Input data.

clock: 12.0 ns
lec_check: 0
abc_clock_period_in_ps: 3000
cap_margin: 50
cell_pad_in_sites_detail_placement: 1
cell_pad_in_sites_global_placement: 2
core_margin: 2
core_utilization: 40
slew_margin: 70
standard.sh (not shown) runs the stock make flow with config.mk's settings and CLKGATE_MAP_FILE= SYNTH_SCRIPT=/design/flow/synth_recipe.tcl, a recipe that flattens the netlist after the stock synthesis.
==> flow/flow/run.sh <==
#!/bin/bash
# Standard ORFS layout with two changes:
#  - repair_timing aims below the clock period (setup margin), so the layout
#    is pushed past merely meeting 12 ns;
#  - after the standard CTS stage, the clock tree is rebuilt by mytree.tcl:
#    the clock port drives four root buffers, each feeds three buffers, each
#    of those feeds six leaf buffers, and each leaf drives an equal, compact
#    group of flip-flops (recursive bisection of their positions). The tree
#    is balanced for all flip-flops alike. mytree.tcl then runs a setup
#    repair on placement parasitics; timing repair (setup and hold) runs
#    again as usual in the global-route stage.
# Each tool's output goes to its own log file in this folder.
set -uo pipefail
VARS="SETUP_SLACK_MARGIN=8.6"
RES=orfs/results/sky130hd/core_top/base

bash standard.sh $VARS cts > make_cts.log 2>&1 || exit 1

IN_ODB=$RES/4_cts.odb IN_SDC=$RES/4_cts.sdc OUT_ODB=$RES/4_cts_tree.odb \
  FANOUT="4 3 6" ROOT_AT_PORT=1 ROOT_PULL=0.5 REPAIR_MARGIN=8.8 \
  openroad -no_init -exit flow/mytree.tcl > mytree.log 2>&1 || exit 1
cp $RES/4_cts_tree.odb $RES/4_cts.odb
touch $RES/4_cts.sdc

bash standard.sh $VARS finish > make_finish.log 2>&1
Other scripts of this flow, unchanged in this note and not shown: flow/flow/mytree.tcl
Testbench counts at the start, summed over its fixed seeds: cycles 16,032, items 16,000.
Background: an optimization exercise with open tools, aiming at small area. Do not read the settings as production practice. Where RTL was checked, it was by simulation tests only, not by an equivalence proof against the original. No functional check of the RTL was part of runs 2 and 3. No driver is modelled on the clock port, so clocking that relies on it looks cheaper here than on a real chip. No activity file was given, so power comes from the tool's default toggle rates.

`flow/flow/run.sh`:
```
#!/bin/bash
# The standard layout (standard.sh, standard synthesis unchanged) with
# these changes: ports are buffered with buf_1 instead of a delay buffer;
# synthesis buffers are removed at floorplan and placement rebuffers as needed;
# the clock tree is built from clkbuf_16 in large clusters without dummy
# loads; after CTS, gates off the critical paths are downsized (post_cts.tcl).
set -euo pipefail
CTS="-sink_clustering_enable -repair_clock_nets -dont_use_dummy_load"
CTS="$CTS -sink_clustering_size 30 -sink_clustering_max_diameter 100"
CTS="$CTS -buf_list sky130_fd_sc_hd__clkbuf_16"
bash standard.sh finish \
  "BUFFER_PORTS_ARGS=-buffer_cell sky130_fd_sc_hd__buf_1" \
  "CTS_ARGS=$CTS" REMOVE_ABC_BUFFERS=1 \
  "POST_CTS_TCL=$PWD/flow/post_cts.tcl" > standard.log 2>&1
```
`flow/flow/post_cts.tcl`:
```
# After CTS: downsize gates on paths with slack to spare, then fix any
# slew or capacitance this leaves, and legalize the placement again.
estimate_parasitics -placement
repair_timing -recover_power 100 -verbose
repair_design -verbose -cap_margin 20 -slew_margin 20
detailed_placement
check_placement -verbose
```
`flow/standard.sh`:
```
#!/bin/bash
# synth_recipe.tcl (not shown) runs the flow's synth.tcl, then flattens the netlist and writes it again
# the make line also repeats each setting of config.mk as NAME=value (left out here)
make -C /OpenROAD-flow-scripts/flow DESIGN_CONFIG=/design/flow/config.mk WORK_HOME=/design/flow/orfs CLKGATE_MAP_FILE= SYNTH_SCRIPT=/design/flow/synth_recipe.tcl "${@:-finish}"
```
`flow/config.mk`:
```
export PLATFORM = sky130hd
export DESIGN_NAME = cpu_top
export DESIGN_NICKNAME = cpu_top
export VERILOG_FILES = /design/flow/design.v
export SDC_FILE = /design/flow/constraint.sdc
export NUM_CORES = 4
export LEC_CHECK = 0
export CAP_MARGIN = 20
export CORE_MARGIN = 2
export CORE_UTILIZATION = 65
export PLACE_DENSITY = 0.75
export SLEW_MARGIN = 20
export SYNTH_HIERARCHICAL = 1
```
`flow/constraint.sdc`:
```
create_clock -name core_clock -period 5.0 [get_ports {clk}]
set_input_delay 1.0000 -clock core_clock [delete_from_list [all_inputs] [get_ports {clk}]]
set_output_delay 1.0000 -clock core_clock [all_outputs]
set_load 0.01 [all_outputs]
```
`flow/design.v`:
```
package cpu_pkg;
  typedef logic [15:0] data_t;
  typedef logic [2:0]  reg_idx_t;
  typedef logic [4:0]  pc_t;
  localparam logic [1:0] FN_LT  = 2'b00;
  localparam logic [1:0] FN_AND = 2'b01;
  localparam logic [1:0] FN_XOR = 2'b10;
  localparam logic [1:0] FN_OR  = 2'b11;
endpackage
`timescale 1ns/1ps
module alu (
  input  logic [1:0]      fn,
  input  cpu_pkg::data_t  a,
  input  cpu_pkg::data_t  b,
  output cpu_pkg::data_t  result
);
  cpu_pkg::data_t  x;    
  cpu_pkg::data_t  h;    
  logic            lt;
  assign x = a & b;
  assign h = a ^ b;
  always_comb
  begin
    lt = 1'b0;
    for (int i = 0; i < 16; i++)
      lt = h[i] ? b[i] : lt;
  end
  always_comb
  begin
    result = (x & {16{fn[0]}}) | (h & {16{fn[1]}});
    if (fn == cpu_pkg::FN_LT)
      result[0] = lt;
  end
endmodule
`timescale 1ns/1ps
module reg_dec (
  input  cpu_pkg::reg_idx_t  idx,
  input  logic [7:0]         mask,
  output logic [7:0]         sel
);
  always_comb
  begin
    for (int i = 0; i < 8; i++)
      sel[i] = (idx == 3'(i)) & mask[i];
  end
endmodule
module reg_rd (
  input  logic [7:0]         sel,
  input  logic [7:0][15:0]   regs,
  output cpu_pkg::data_t     q
);
  for (genvar b = 0; b < 16; b++)
  begin : g_bit
    logic [2:0]  t;
    aoi3 u_aoi0 (.s(sel[2:0]), .d({regs[2][b], regs[1][b], regs[0][b]}), .y(t[0]));
    aoi3 u_aoi1 (.s(sel[5:3]), .d({regs[5][b], regs[4][b], regs[3][b]}), .y(t[1]));
    assign t[2] = ~|(sel[7:6] & {regs[7][b], regs[6][b]});
    assign q[b] = ~&t;
  end
endmodule
module reg_bank (
  input  logic               clk,
  input  logic               reset,
  input  logic               we,
  input  cpu_pkg::reg_idx_t  rd,
  input  cpu_pkg::reg_idx_t  ra,
  input  cpu_pkg::reg_idx_t  rb,
  input  cpu_pkg::data_t     alu_result,
  input  cpu_pkg::data_t     p0,
  input  cpu_pkg::data_t     p1,
  input  logic [1:0]         p_sel,
  output cpu_pkg::data_t     rd_a,
  output cpu_pkg::data_t     rd_b,
  output cpu_pkg::data_t     p0_out,
  output cpu_pkg::data_t     p1_out
);
  logic [7:0][15:0]  regs;
  logic [7:0]        written;    
  logic [7:0]        wsel;
  logic [7:0]        sel_a;
  logic [7:0]        sel_b;
  assign written[1:0] = 2'b11;
  reg_dec u_dec_w (.idx(rd), .mask({8{we}}), .sel(wsel));
  reg_dec u_dec_a (.idx(ra), .mask(written), .sel(sel_a));
  reg_dec u_dec_b (.idx(rb), .mask(written), .sel(sel_b));
  always_ff @(posedge clk or posedge reset)
  begin
    if (reset)
    begin
      regs[0] <= '0;
      regs[1] <= '0;
    end
    else
    begin
      if (wsel[0])
        regs[0] <= p_sel[0] ? alu_result : p0;
      if (wsel[1])
        regs[1] <= p_sel[1] ? alu_result : p1;
    end
  end
  always_ff @(posedge clk or posedge reset)
  begin
    if (reset)
      written[7:2] <= '0;
    else
      written[7:2] <= written[7:2] | wsel[7:2];
  end
  always_ff @(posedge clk)
  begin
    for (int i = 2; i < 8; i++)
      if (wsel[i])
        regs[i] <= alu_result;
  end
  reg_rd u_rd_a (.sel(sel_a), .regs(regs), .q(rd_a));
  reg_rd u_rd_b (.sel(sel_b), .regs(regs), .q(rd_b));
  assign p0_out = regs[0];
  assign p1_out = regs[1];
endmodule
`timescale 1ns/1ps
module run_sequencer (
  input  logic  clk,
  input  logic  reset,
  input  logic  run,
  input  logic  last,
  output logic  fetch,
  output logic  exec,
  output logic  busy,
  output logic  done
);
  always_ff @(posedge clk or posedge reset)
  begin
    if (reset)
    begin
      fetch <= 1'b0;
      exec  <= 1'b0;
      done  <= 1'b0;
    end
    else
    begin
      fetch <= fetch ? !last : run;
      exec  <= fetch;
      done  <= exec & !fetch;    
    end
  end
  assign busy = fetch | exec;
endmodule
`timescale 1ns/1ps
package stage_seq;
  function automatic logic [4:0] step(input logic [4:0] s);
    step = {s[3:0], s[4] ^ s[2] ^ (s[3:0] == 4'd0)};
  endfunction
  function automatic logic [4:0] back(input logic [4:0] s);
    back = {s[0] ^ s[3] ^ (s[4:1] == 4'd0), s[4:1]};
  endfunction
endpackage
module word_dec (
  input  cpu_pkg::pc_t  addr,
  output logic [31:0]   sel
);
  logic [4:0]  st;
  always_comb
  begin
    st = '0;
    for (int j = 0; j < 32; j++)
    begin
      sel[j] = (addr == st);
      st     = stage_seq::step(st);
    end
  end
endmodule
module program_counter (
  input  logic          clk,
  input  logic          reset,
  input  logic          load_valid,
  input  logic          fetch,
  output logic [31:0]   rsel,
  output logic          last
);
  cpu_pkg::pc_t  top;    
  cpu_pkg::pc_t  pc;     
  localparam cpu_pkg::pc_t  STAGE_M1 = 5'b10000;    
  assign last = (pc == '0);
  always_ff @(posedge clk or posedge reset)
  begin
    if (reset)
      top <= STAGE_M1;
    else if (load_valid)
      top <= stage_seq::step(top);
  end
  always_ff @(posedge clk or posedge reset)
  begin
    if (reset)
      pc <= STAGE_M1;
    else
      pc <= fetch ? stage_seq::back(pc) : top;
  end
  word_dec u_rdec (.addr(pc), .sel(rsel));
endmodule
`timescale 1ns/1ps
module instr_enc (
  input  logic [31:0]  instr,
  output logic [10:0]  code
);
  logic [3:0]         op;
  logic [1:0]         fn;
  cpu_pkg::reg_idx_t  ra;
  cpu_pkg::reg_idx_t  rb;
  cpu_pkg::reg_idx_t  xa;
  cpu_pkg::reg_idx_t  xb;
  assign op = instr[31:28];
  assign ra = instr[24:22];
  assign rb = instr[21:19];
  always_comb
  begin
    xa = ra;
    xb = ra;
    fn = cpu_pkg::FN_LT;
    case (op)
      4'd3: begin fn = cpu_pkg::FN_AND; xb = rb; end   
      4'd4: begin fn = cpu_pkg::FN_OR;  xb = rb; end   
      4'd5: begin fn = cpu_pkg::FN_XOR; xb = rb; end   
      4'd6: begin fn = cpu_pkg::FN_LT;  xa = rb; end   
      4'd7: begin fn = cpu_pkg::FN_LT;  xb = rb; end   
      4'd9: begin fn = cpu_pkg::FN_AND;          end   
      default: ;                                       
    endcase
  end
  assign code = {fn, instr[27:25], xa, xb};
endmodule
module aoi3 (
  input  logic [2:0]  s,
  input  logic [2:0]  d,
  output logic        y
);
  assign y = ~|(s & d);
endmodule
module mem_rd_bit (
  input  logic [31:0]  sel,
  input  logic [31:0]  d,
  output logic         q
);
  logic [10:0]  t;    
  for (genvar g = 0; g < 10; g++)
  begin : g_aoi
    aoi3 u_aoi (.s(sel[3*g +: 3]), .d(d[3*g +: 3]), .y(t[g]));
  end
  assign t[10] = ~|(sel[31:30] & d[31:30]);
  assign q     = ~&t;
endmodule
module mem_rd (
  input  logic [31:0]        sel,
  input  logic [31:0][10:0]  mem,
  output logic [10:0]        q
);
  for (genvar b = 0; b < 11; b++)
  begin : g_bit
    logic [31:0]  col;
    for (genvar i = 0; i < 32; i++)
    begin : g_col
      assign col[i] = mem[i][b];
    end
    mem_rd_bit u_bit (.sel(sel), .d(col), .q(q[b]));
  end
endmodule
module program_mem (
  input  logic               clk,
  input  logic [31:0]        load_instr,
  input  logic               load_valid,
  input  logic [31:0]        rsel,
  output logic [10:0]        instr
);
  logic [31:0][10:0]  mem;
  logic [10:0]        code;
  instr_enc u_enc (.instr(load_instr), .code(code));
  always_ff @(posedge clk)
  begin
    if (load_valid)
      mem <= {mem[30:0], code};
  end
  logic [10:0]  rd_word;
  mem_rd u_rd (.sel(rsel), .mem(mem), .q(rd_word));
  always_ff @(posedge clk)
    instr <= rd_word;
endmodule
`timescale 1ns/1ps
module cpu_top (
  input  logic                clk,
  input  logic                reset,
  input  logic [32:0]         load,     
  input  logic                run,
  input  logic [15:0]         p0,
  input  logic [15:0]         p1,
  input  logic [1:0]          p_sel,
  output logic                busy,
  output logic                done,
  output logic [15:0]         p0_out,
  output logic [15:0]         p1_out
);
  logic            fetch;
  logic            exec;
  logic            last;
  logic [31:0]     rsel;
  logic [10:0]     instr;    
  cpu_pkg::data_t  rd_a;
  cpu_pkg::data_t  rd_b;
  cpu_pkg::data_t  alu_result;
  run_sequencer u_seq (
    .clk   (clk),
    .reset (reset),
    .run   (run),
    .last  (last),
    .fetch (fetch),
    .exec  (exec),
    .busy  (busy),
    .done  (done)
  );
  program_counter u_pc (
    .clk        (clk),
    .reset      (reset),
    .load_valid (load[32]),
    .fetch      (fetch),
    .rsel       (rsel),
    .last       (last)
  );
  program_mem u_mem (
    .clk        (clk),
    .load_instr (load[31:0]),
    .load_valid (load[32]),
    .rsel       (rsel),
    .instr      (instr)
  );
  reg_bank u_regs (
    .clk        (clk),
    .reset      (reset),
    .we         (exec),
    .rd         (instr[8:6]),
    .ra         (instr[5:3]),
    .rb         (instr[2:0]),
    .alu_result (alu_result),
    .p0         (p0),
    .p1         (p1),
    .p_sel      (p_sel),
    .rd_a       (rd_a),
    .rd_b       (rd_b),
    .p0_out     (p0_out),
    .p1_out     (p1_out)
  );
  alu u_alu (
    .fn     (instr[10:9]),
    .a      (rd_a),
    .b      (rd_b),
    .result (alu_result)
  );
endmodule
```
==> flow_summary.yaml, run 1 <==
setup_path:
  worstSetupPathType: "reg2reg"
  crit_arrival_ps: 4580
  cp_max_fo: 16
  required_ps: 5480
  critPathCaptureType: "flop"
  critPathLaunchType: "flop"
route:
  drt_drc_violations_left: 0
  final_antenna_net_count: 0
  wl_um: 45710
  drtIter0Drc: 2432
  vias_per_cell: 7.473
  drtPass1Iterations: 10
  vias: 12000
  avgRoutedWirePerCell_um: 28.46
timing:
  hold_viol_final: 0
  rsz0062_at_grt: "no"
  finalSetupViolCount: 0
  worstMarginPinSlew_ps: 1170
  finalCritPeriodShare_pct: 82.05
  finalCriticalPeriod_ps: 4103
  clock-skew-final_ps: 24.25
  timing.fmax_mhz: 243.7
  relSlewSlack_pct: 21.69
  timing.final.ws_setup_ps: 897.3
  final_max_slew_viol_count: 0
  whs_ps: 295.8
  setup_tns_ps: 0
finish:
  drive_gt1_share_pct: 8.760
  multi_input_area_um2: 4632
  n_fill_cell: 2022
  finalNonFillerCells: 1606
  post-route-cell-area_um2: 21140
  syn_to_final_growth_pct: 4.768
  register_area_um2: 14950
  antennaDiodeCount: 0
  final_util_pct: 69.12
  nNetsFinal: 1299
clock_network:
  cts_sinks: 510
  cts_tree: "built"
  clk_latency_ps: 550
  cts.clk_slew.worst_paths_ps: 110
yosys:
  synth_area_um2: 20180
  ys_seq_area_share_pct: 74.09
  async_reset_ff_share_pct: 10.00
  syn_avg_cell_area_um2: 17.58
  synth-edff-count: 448
  ys_warn_count: 14
  synth_cell_type_count: 62
  ys.flop_type: "edfxtp_1"
  netlist_instances: 1148
  synth-seq-cells: 510
pwr:
  p_leak_nw: 7.097
  ir_drop_mv: 0.5529
  total_power_mw: 12.64
  powerDensity_nw_per_um2: 597.6
global_routing:
  grt_pass1_wl_um: 68920
  grt_use_total_pct: 27.76
  grt_pass1_vias: 11610
  grt_overflow: 0
  grt_max_degree: 105
  antenna_found_initial: 0
run:
  maxCapViolCount: 0
floorplan:
  die_h_um: 180.2
  ios: 104
  rows: 64
  die_area_um2: 32470
  start_util_pct: 65.97
  die_x_um: 180.2
  coreArea_um2: 30590
placement:
  dp_slack_ps: 1692
  gp_congestion: 0.9074
  port_buffers: 84
  dp_cells: 1579
  hpwl_um: 28710
  placed_area_um2: 20640
min_path:
  hold_class: "in2async"
status:
  outcome: "finished clean"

Problem details.
When you reach the line that contains "standard.sh (not shown)", stop; that line and every line before it, from the very first line of the data, should be restated word for word.

Your response.
clock: 12.0 ns
lec_check: 0
abc_clock_period_in_ps: 3000
cap_margin: 50
cell_pad_in_sites_detail_placement: 1
cell_pad_in_sites_global_placement: 2
core_margin: 2
core_utilization: 40
slew_margin: 70
standard.sh (not shown) runs the stock make flow with config.mk's settings and CLKGATE_MAP_FILE= SYNTH_SCRIPT=/design/flow/synth_recipe.tcl, a recipe that flattens the netlist after the stock synthesis.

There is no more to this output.